Dog food packaging contains ingredient lists just like human food does. What you see on that label is the key to knowing whether a food is appropriate for your dog. Let's get educated about some common ingredients so you can know what is preferable and what is not so good.

One quick note: the higher up on a list an ingredient is, the more it makes up that food. Most of your dog’s food will be composed of the first few ingredients on the list. This is important to keep in mind if you see any of the below undesirable ingredients.

The number one ingredient to avoid is something labeled “by-products” or “by-product meals.” These are ingredients created from waste parts in the butchering process. These parts contain no muscle tissue, and are classified as unfit for human consumption. Meat by-products are things like lungs, spleen, liver, stomach, and even bone. If a dog food lists any kind of by-product as one of the first ingredients, avoid it. Instead, look for dog food that lists actual meat as an ingredient. Do not confuse an ingredient like plain “chicken meal” for chicken by-product meal.

Anything artificial is best to avoid as well. Many dog foods use artificial colors and flavors. These synthetic additives are unnecessary, since color has little importance for your dog and there are many natural ways to improve flavor. Some artificial dyes, such as FD&C Red #40, can even impact you; they can be so strong that if vomited, they can stain carpets and fabrics.

Dog foods also often contain fillers; that is, parts with little to no nutritional value that are added to food to increase volume or weight. Almost all dog food is sold by weight, so bulking up food with inexpensive ingredients can save companies money. The issue is that your dog gets absolutely nothing from these ingredients, and in most cases their body ca not even break them down. Common fillers include soybean meal and flour, as well as wheat middlings, wheat gluten, and corn meal gluten.

Try to get a dog food that little to no sweeteners or sugar as well. Excess sugar in your dog’s diet can lead to health problems like obesity and diabetes. The sugar on the ingredients list can appear in a number of different ways including cane sugar and high-fructose corn syrup.

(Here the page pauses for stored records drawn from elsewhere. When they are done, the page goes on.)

**src/rtl/cfg_write_arbiter_pkg.sv**
```systemverilog
// Shared definitions for the config-register write arbiter.
// Latency: n/a (types and constants only).
// Backpressure: n/a.
package cfg_write_arbiter_pkg;

    // Config space is 8 words of 16 bits.
    localparam int CFG_WORDS     = 8;
    localparam int CFG_WORD_BITS = 16;

    // SWEEP_PRIO: sweep wins, FIFO head serves idle cycles.
    // HOST_FORCED: one cycle in which the FIFO head is guaranteed a slot.
    typedef enum logic [0:0] {
        SWEEP_PRIO  = 1'b0,
        HOST_FORCED = 1'b1
    } arb_state_e;

    // Byte enables presented to the config register file.
    localparam logic [1:0] BE_NONE = 2'b00;
    localparam logic [1:0] BE_LO   = 2'b01;
    localparam logic [1:0] BE_HI   = 2'b10;
    localparam logic [1:0] BE_WORD = 2'b11;

endpackage

```
**src/rtl/sync_fifo.sv**
```systemverilog
// Generic single-clock FIFO with level output; head is read from storage flops.
// Latency: a pushed entry appears at the head no earlier than the next cycle.
// Backpressure: pushes are ignored while full, pops ignored while empty.
//
// Ports: clk_i/reset_i (sync, active-high); push_i/push_dat_i/full_o write side;
//        pop_i/head_dat_o/empty_o read side; level_o = occupied entries.
module sync_fifo #(
    parameter int WIDTH      = 12,
    parameter int LOG2_DEPTH = 2
) (
    input  logic                  clk_i,
    input  logic                  reset_i,
    input  logic                  push_i,
    input  logic [WIDTH-1:0]      push_dat_i,
    output logic                  full_o,
    input  logic                  pop_i,
    output logic [WIDTH-1:0]      head_dat_o,
    output logic                  empty_o,
    output logic [LOG2_DEPTH:0]   level_o
);

    localparam int DEPTH = 1 << LOG2_DEPTH;
    localparam logic [LOG2_DEPTH:0] PTR_ONE = 1;

    logic [WIDTH-1:0]    mem_q [DEPTH];
    logic [LOG2_DEPTH:0] wr_ptr_q;
    logic [LOG2_DEPTH:0] rd_ptr_q;
    logic                push_ok;
    logic                pop_ok;

    // Pointers carry one extra bit, so their difference is the level and
    // its MSB alone means "full" (the level never exceeds DEPTH).
    assign level_o    = wr_ptr_q - rd_ptr_q;
    assign full_o     = level_o[LOG2_DEPTH];
    assign empty_o    = (level_o == '0);
    assign push_ok    = push_i && !full_o;
    assign pop_ok     = pop_i && !empty_o;
    assign head_dat_o = mem_q[rd_ptr_q[LOG2_DEPTH-1:0]];

    always_ff @(posedge clk_i) begin
        if (reset_i) begin
            wr_ptr_q <= '0;
            rd_ptr_q <= '0;
        end else begin
            if (push_ok) wr_ptr_q <= wr_ptr_q + PTR_ONE;
            if (pop_ok)  rd_ptr_q <= rd_ptr_q + PTR_ONE;
        end
    end

    // Storage needs no reset: emptiness is defined by the pointers alone.
    always_ff @(posedge clk_i) begin
        if (push_ok && !reset_i) begin
            mem_q[wr_ptr_q[LOG2_DEPTH-1:0]] <= push_dat_i;
        end
    end

endmodule

```
**src/rtl/cfg_write_arbiter.sv**
```systemverilog
// Arbitrates byte-wide host config writes (queued) against word-wide sweep writes.
// Latency: sweep granted combinationally; host write earliest the cycle after push.
// Backpressure: host_ready from registered FIFO level; sweep_ready low when not granted.
//
// Ports: clk/reset (sync, active-high);
//        host_valid/host_ready/host_addr/host_byte_hi/host_data - queued byte writes;
//        sweep_valid/sweep_ready/sweep_addr/sweep_data - word writes, retried by holding valid;
//        cfg_we/cfg_w_addr/cfg_w_data - single write port to config registers;
//        fifo_level - occupied host FIFO entries.
module cfg_write_arbiter
    import cfg_write_arbiter_pkg::*;
#(
    parameter int CFG_ADDR_BITS   = $clog2(CFG_WORDS),
    parameter int LOG2_FIFO_DEPTH = 2,
    parameter int STARVE_LIMIT    = 3
) (
    input  logic                        clk,
    input  logic                        reset,
    input  logic                        host_valid,
    output logic                        host_ready,
    input  logic [CFG_ADDR_BITS-1:0]    host_addr,
    input  logic                        host_byte_hi,
    input  logic [7:0]                  host_data,
    input  logic                        sweep_valid,
    output logic                        sweep_ready,
    input  logic [CFG_ADDR_BITS-1:0]    sweep_addr,
    input  logic [CFG_WORD_BITS-1:0]    sweep_data,
    output logic [1:0]                  cfg_we,
    output logic [CFG_ADDR_BITS-1:0]    cfg_w_addr,
    output logic [CFG_WORD_BITS-1:0]    cfg_w_data,
    output logic [LOG2_FIFO_DEPTH:0]    fifo_level
);

    localparam int ENTRY_W = CFG_ADDR_BITS + 1 + 8;
    localparam int CNT_W   = $clog2(STARVE_LIMIT + 1);
    localparam logic [CNT_W-1:0] CNT_LIMIT = CNT_W'(STARVE_LIMIT);
    localparam logic [CNT_W-1:0] CNT_ONE   = 1;

    arb_state_e               state_q, state_d;
    logic [CNT_W-1:0]         starve_cnt_q, starve_cnt_d;

    logic                     fifo_full;
    logic                     fifo_empty;
    logic [ENTRY_W-1:0]       head_dat;
    logic [CFG_ADDR_BITS-1:0] head_addr;
    logic                     head_hi;
    logic [7:0]               head_byte;
    logic                     sweep_gnt;
    logic                     host_gnt;

    assign host_ready = !fifo_full;

    sync_fifo #(
        .WIDTH      (ENTRY_W),
        .LOG2_DEPTH (LOG2_FIFO_DEPTH)
    ) u_host_fifo (
        .clk_i      (clk),
        .reset_i    (reset),
        .push_i     (host_valid),
        .push_dat_i ({host_addr, host_byte_hi, host_data}),
        .full_o     (fifo_full),
        .pop_i      (host_gnt),
        .head_dat_o (head_dat),
        .empty_o    (fifo_empty),
        .level_o    (fifo_level)
    );

    assign {head_addr, head_hi, head_byte} = head_dat;

    // Grants are masked during reset so the reset cycle never writes config.
    // The head only competes when the sweep is not granted, which also covers
    // HOST_FORCED (sweep never granted there).
    assign sweep_gnt   = !reset && sweep_valid && (state_q == SWEEP_PRIO);
    assign host_gnt    = !reset && !fifo_empty && !sweep_gnt;
    assign sweep_ready = sweep_gnt;

    always_comb begin
        cfg_we     = BE_NONE;
        cfg_w_addr = '0;
        cfg_w_data = '0;
        if (sweep_gnt) begin
            cfg_we     = BE_WORD;
            cfg_w_addr = sweep_addr;
            cfg_w_data = sweep_data;
        end else if (host_gnt) begin
            cfg_we     = head_hi ? BE_HI : BE_LO;
            cfg_w_addr = head_addr;
            cfg_w_data = {head_byte, head_byte};
        end
    end

    // Starvation: count sweep grants that block a waiting head. Switching on
    // the next-state count makes the forced cycle follow the LIMIT-th blocked
    // grant directly, so exactly LIMIT sweeps go through before the host.
    always_comb begin
        starve_cnt_d = starve_cnt_q;
        if (host_gnt || fifo_empty) begin
            starve_cnt_d = '0;
        end else if (state_q == SWEEP_PRIO && sweep_gnt) begin
            starve_cnt_d = starve_cnt_q + CNT_ONE;
        end

        state_d = SWEEP_PRIO;
        if (state_q == SWEEP_PRIO && starve_cnt_d == CNT_LIMIT) begin
            state_d = HOST_FORCED;
        end
    end

    always_ff @(posedge clk) begin
        if (reset) begin
            state_q      <= SWEEP_PRIO;
            starve_cnt_q <= '0;
        end else begin
            state_q      <= state_d;
            starve_cnt_q <= starve_cnt_d;
        end
    end

endmodule

```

On the other hand there are some ingredients that it is good to have in your dog’s food. Look for dog foods that name natural ingredients and boast no preservatives or by-products. Fruit such as apples, blueberries, carrots, and cranberries all have benefits for your dog - and they add a more natural flavor and sweetness than many other additives. Certain vegetables and tubers are great for your dog too, such as sweet potato, yucca, and spinach.

Some more ingredients that are good to have in dog food include:

* DHA - an Omega-3 fatty acid that boosts the development of your dog’s brain

* Flaxseed - promotes a healthy digestive system

* Kelp - provides fiber and iodine

* Probiotics - strengthen the digestive system and provide natural antibiotics to boost your dog’s immune system

When you go out to find the perfect dog food, keep this list in mind.


  1. Mixing dog food with some essential nutrients like probiotics for dogs may result into positive health effects, in my point of view. What are your thoughts on this?

  2. Hi Manaka Niita,

    Thanks for posting your comment.

    I agree. Probiotics have health benefits for humans as well as dogs.